Abstract

The use of combined systemic retinoids and intralesional immunotherapy in the management of warts is still debatable without straightforward evidence. Through network meta-analysis, the current study evaluated the efficacy and safety of systemic retinoids alone or combined with other remedies in the treatment of warts. We searched six literature databases for clinical trials that compared systemic retinoids to local treatments or placebo in wart management. Outcomes were calculated as odds ratios (OR) with 95% confidence-interval. We used the R software to perform conventional and network meta-analyses (with a frequentist approach).
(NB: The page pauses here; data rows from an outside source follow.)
`src/rtl/imem_loader_pkg.sv`:
```
// Shared types and constants for the instruction-memory loader.
package imem_loader_pkg;

  typedef enum logic [2:0] {
    S_IDLE,
    S_LEN_HI,
    S_LEN_LO,
    S_DATA,
    S_CHECK,
    S_DONE,
    S_ERR
  } state_t;

  localparam int FRAME_HDR_BYTES = 2;
  localparam int BYTES_PER_WORD  = 4;
  localparam int DEPTH_DEFAULT   = 256;

endpackage

```
`src/rtl/imem_loader_if.sv`:
```
// Host byte link plus instruction-memory write port.
// master = host/memory side, slave = loader.
interface imem_loader_if;

  logic        in_valid;
  logic [7:0]  in_data;
  logic        in_ready;
  logic        mem_we;
  logic [31:0] mem_waddr;
  logic [31:0] mem_wdata;

  modport master (
    output in_valid,
    output in_data,
    input  in_ready,
    input  mem_we,
    input  mem_waddr,
    input  mem_wdata
  );

  modport slave (
    input  in_valid,
    input  in_data,
    output in_ready,
    output mem_we,
    output mem_waddr,
    output mem_wdata
  );

endinterface

```
`src/rtl/imem_loader_word_packer.sv`:
```
// Packs bytes MSB-first into 32-bit words. word/word_valid are combinational
// so the consumer can register the completed word on the 4th byte's edge.
module imem_loader_word_packer
  import imem_loader_pkg::*;
(
  input  logic        clk,
  input  logic        rst,
  input  logic        clear,
  input  logic        byte_en,
  input  logic [7:0]  byte_in,
  output logic [31:0] word,
  output logic        word_valid
);

  logic [23:0] shreg;
  logic [1:0]  cnt;

  assign word       = {shreg, byte_in};
  assign word_valid = byte_en && (cnt == 2'(BYTES_PER_WORD - 1));

  // Shift in accepted bytes; the counter wraps to 0 after each full word.
  always_ff @(posedge clk or posedge rst) begin
    if (rst) begin
      shreg <= '0;
      cnt   <= '0;
    end else if (clear) begin
      shreg <= '0;
      cnt   <= '0;
    end else if (byte_en) begin
      shreg <= {shreg[15:0], byte_in};
      cnt   <= cnt + 2'd1;
    end
  end

endmodule

```
`src/rtl/imem_loader.sv`:
```
// Loads a length-prefixed, XOR-checksummed byte frame into instruction
// memory and holds the CPU in reset until a verified program is present.
//
// state    | meaning
// S_IDLE   | after reset, waiting for start
// S_LEN_HI | expecting length MSB
// S_LEN_LO | expecting length LSB, range-checked on arrival
// S_DATA   | receiving payload words
// S_CHECK  | expecting checksum byte
// S_DONE   | program verified, CPU released
// S_ERR    | length or checksum fault, CPU held
module imem_loader
  import imem_loader_pkg::*;
#(
  parameter int DEPTH = DEPTH_DEFAULT,
  parameter int AW    = $clog2(DEPTH)
) (
  input  logic          clk,
  input  logic          rst,
  input  logic          start,
  imem_loader_if.slave  link,
  output logic          cpu_rst,
  output logic          done,
  output logic          error,
  output logic [AW:0]   words_loaded
);

  state_t      state, state_nxt;
  logic        ready;
  logic        accept;
  logic        start_ok;
  logic        byte_en;
  logic [7:0]  len_hi;
  logic [15:0] len;
  logic [15:0] len_rx;
  logic [7:0]  cks;
  logic        last_word;
  logic [31:0] word;
  logic        word_valid;
  logic        mem_we;
  logic [31:0] mem_waddr;
  logic [31:0] mem_wdata;

  assign accept    = link.in_valid && ready;
  assign start_ok  = start && (state == S_IDLE || state == S_DONE || state == S_ERR);
  assign byte_en   = accept && (state == S_DATA);
  assign len_rx    = {len_hi, link.in_data};
  assign last_word = (16'(words_loaded) + 16'd1) == len;

  assign link.in_ready  = ready;
  assign link.mem_we    = mem_we;
  assign link.mem_waddr = mem_waddr;
  assign link.mem_wdata = mem_wdata;

  imem_loader_word_packer u_packer (
    .clk        (clk),
    .rst        (rst),
    .clear      (start_ok),
    .byte_en    (byte_en),
    .byte_in    (link.in_data),
    .word       (word),
    .word_valid (word_valid)
  );

  // State register.
  always_ff @(posedge clk or posedge rst) begin
    if (rst) state <= S_IDLE;
    else     state <= state_nxt;
  end

  // Next-state decode; ready depends only on the registered state.
  always_comb begin
    state_nxt = state;
    ready     = 1'b0;
    case (state)
      S_IDLE, S_DONE, S_ERR: begin
        if (start) state_nxt = S_LEN_HI;
      end
      S_LEN_HI: begin
        ready = 1'b1;
        if (accept) state_nxt = S_LEN_LO;
      end
      S_LEN_LO: begin
        ready = 1'b1;
        if (accept) begin
          if (len_rx == 16'd0)            state_nxt = S_CHECK;
          else if (len_rx > 16'(DEPTH))   state_nxt = S_ERR;
          else                            state_nxt = S_DATA;
        end
      end
      S_DATA: begin
        ready = 1'b1;
        if (word_valid && last_word) state_nxt = S_CHECK;
      end
      S_CHECK: begin
        ready = 1'b1;
        if (accept) state_nxt = (link.in_data == cks) ? S_DONE : S_ERR;
      end
      default: state_nxt = S_IDLE;
    endcase
  end

  // Frame length capture and running payload checksum.
  always_ff @(posedge clk or posedge rst) begin
    if (rst) begin
      len_hi <= '0;
      len    <= '0;
      cks    <= '0;
    end else begin
      if (accept && state == S_LEN_HI) len_hi <= link.in_data;
      if (accept && state == S_LEN_LO) len <= len_rx;
      if (start_ok)     cks <= '0;
      else if (byte_en) cks <= cks ^ link.in_data;
    end
  end

  // Registered memory write port and word counter; the counter advances
  // on the same edge that raises mem_we so both are visible together.
  always_ff @(posedge clk or posedge rst) begin
    if (rst) begin
      mem_we       <= 1'b0;
      mem_waddr    <= '0;
      mem_wdata    <= '0;
      words_loaded <= '0;
    end else begin
      mem_we <= 1'b0;
      if (start_ok) begin
        words_loaded <= '0;
      end else if (word_valid) begin
        mem_we       <= 1'b1;
        mem_waddr    <= {{(30 - AW){1'b0}}, words_loaded[AW-1:0], 2'b00};
        mem_wdata    <= word;
        words_loaded <= words_loaded + 1'b1;
      end
    end
  end

  // Status flags and CPU reset: released only on a verified checksum.
  always_ff @(posedge clk or posedge rst) begin
    if (rst) begin
      done    <= 1'b0;
      error   <= 1'b0;
      cpu_rst <= 1'b1;
    end else if (start_ok) begin
      done    <= 1'b0;
      error   <= 1'b0;
      cpu_rst <= 1'b1;
    end else if (state != S_DONE && state_nxt == S_DONE) begin
      done    <= 1'b1;
      cpu_rst <= 1'b0;
    end else if (state != S_ERR && state_nxt == S_ERR) begin
      error   <= 1'b1;
    end
  end

endmodule

```
`src/flat_wrapper.sv`:
```
// flat-port wrapper written by rule: the top's interface ports become plain ports
module imem_loader_flat import imem_loader_pkg::*;
#(
  parameter int DEPTH = DEPTH_DEFAULT,
  parameter int AW    = $clog2(DEPTH)
)
  (clk, rst, start, cpu_rst, done, error, words_loaded, link_in_valid, link_in_data, link_in_ready, link_mem_we, link_mem_waddr, link_mem_wdata);
  imem_loader_if link_i ();
  input  logic clk;
  input  logic rst;
  input  logic start;
  output logic cpu_rst;
  output logic done;
  output logic error;
  output logic [AW:0] words_loaded;
  input wire logic [$bits(link_i.in_valid)-1:0] link_in_valid;
  input wire logic [$bits(link_i.in_data)-1:0] link_in_data;
  output wire logic [$bits(link_i.in_ready)-1:0] link_in_ready;
  output wire logic [$bits(link_i.mem_we)-1:0] link_mem_we;
  output wire logic [$bits(link_i.mem_waddr)-1:0] link_mem_waddr;
  output wire logic [$bits(link_i.mem_wdata)-1:0] link_mem_wdata;
  assign link_i.in_valid = link_in_valid;
  assign link_i.in_data = link_in_data;
  assign link_in_ready = link_i.in_ready;
  assign link_mem_we = link_i.mem_we;
  assign link_mem_waddr = link_i.mem_waddr;
  assign link_mem_wdata = link_i.mem_wdata;
  imem_loader #(.DEPTH(DEPTH), .AW(AW)) u_core (.clk(clk), .rst(rst), .start(start), .link(link_i), .cpu_rst(cpu_rst), .done(done), .error(error), .words_loaded(words_loaded));
endmodule
```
Network meta-analysis of eight trials showed that oral acitretin plus intralesional Candida Ag (OR = 367.71), INF-α plus oral isotretinoin (OR = 223.77), oral acitretin (OR = 117), Candida Ag (OR = 91.93), oral isotretinoin (OR = 62.26) and topical isotretinoin (OR = 17.69) had higher complete recovery rates than placebo. Regarding the P-score, oral acitretin plus intralesional Candida Ag had the highest efficacy in achieving complete response (P-score = 0.88), followed by INF-α plus oral isotretinoin (P-score = 0.79), then oral acitretin (P-score = 0.60). Variable baseline characteristics and lack of data on some outcomes. The current study shows the efficacy for systemic retinoids in the treatment of warts, especially reluctant or recurrent types. Moreover, combinations of systemic retinoids with intralesional immunotherapy yield higher rates of complete clearance with lower recurrence.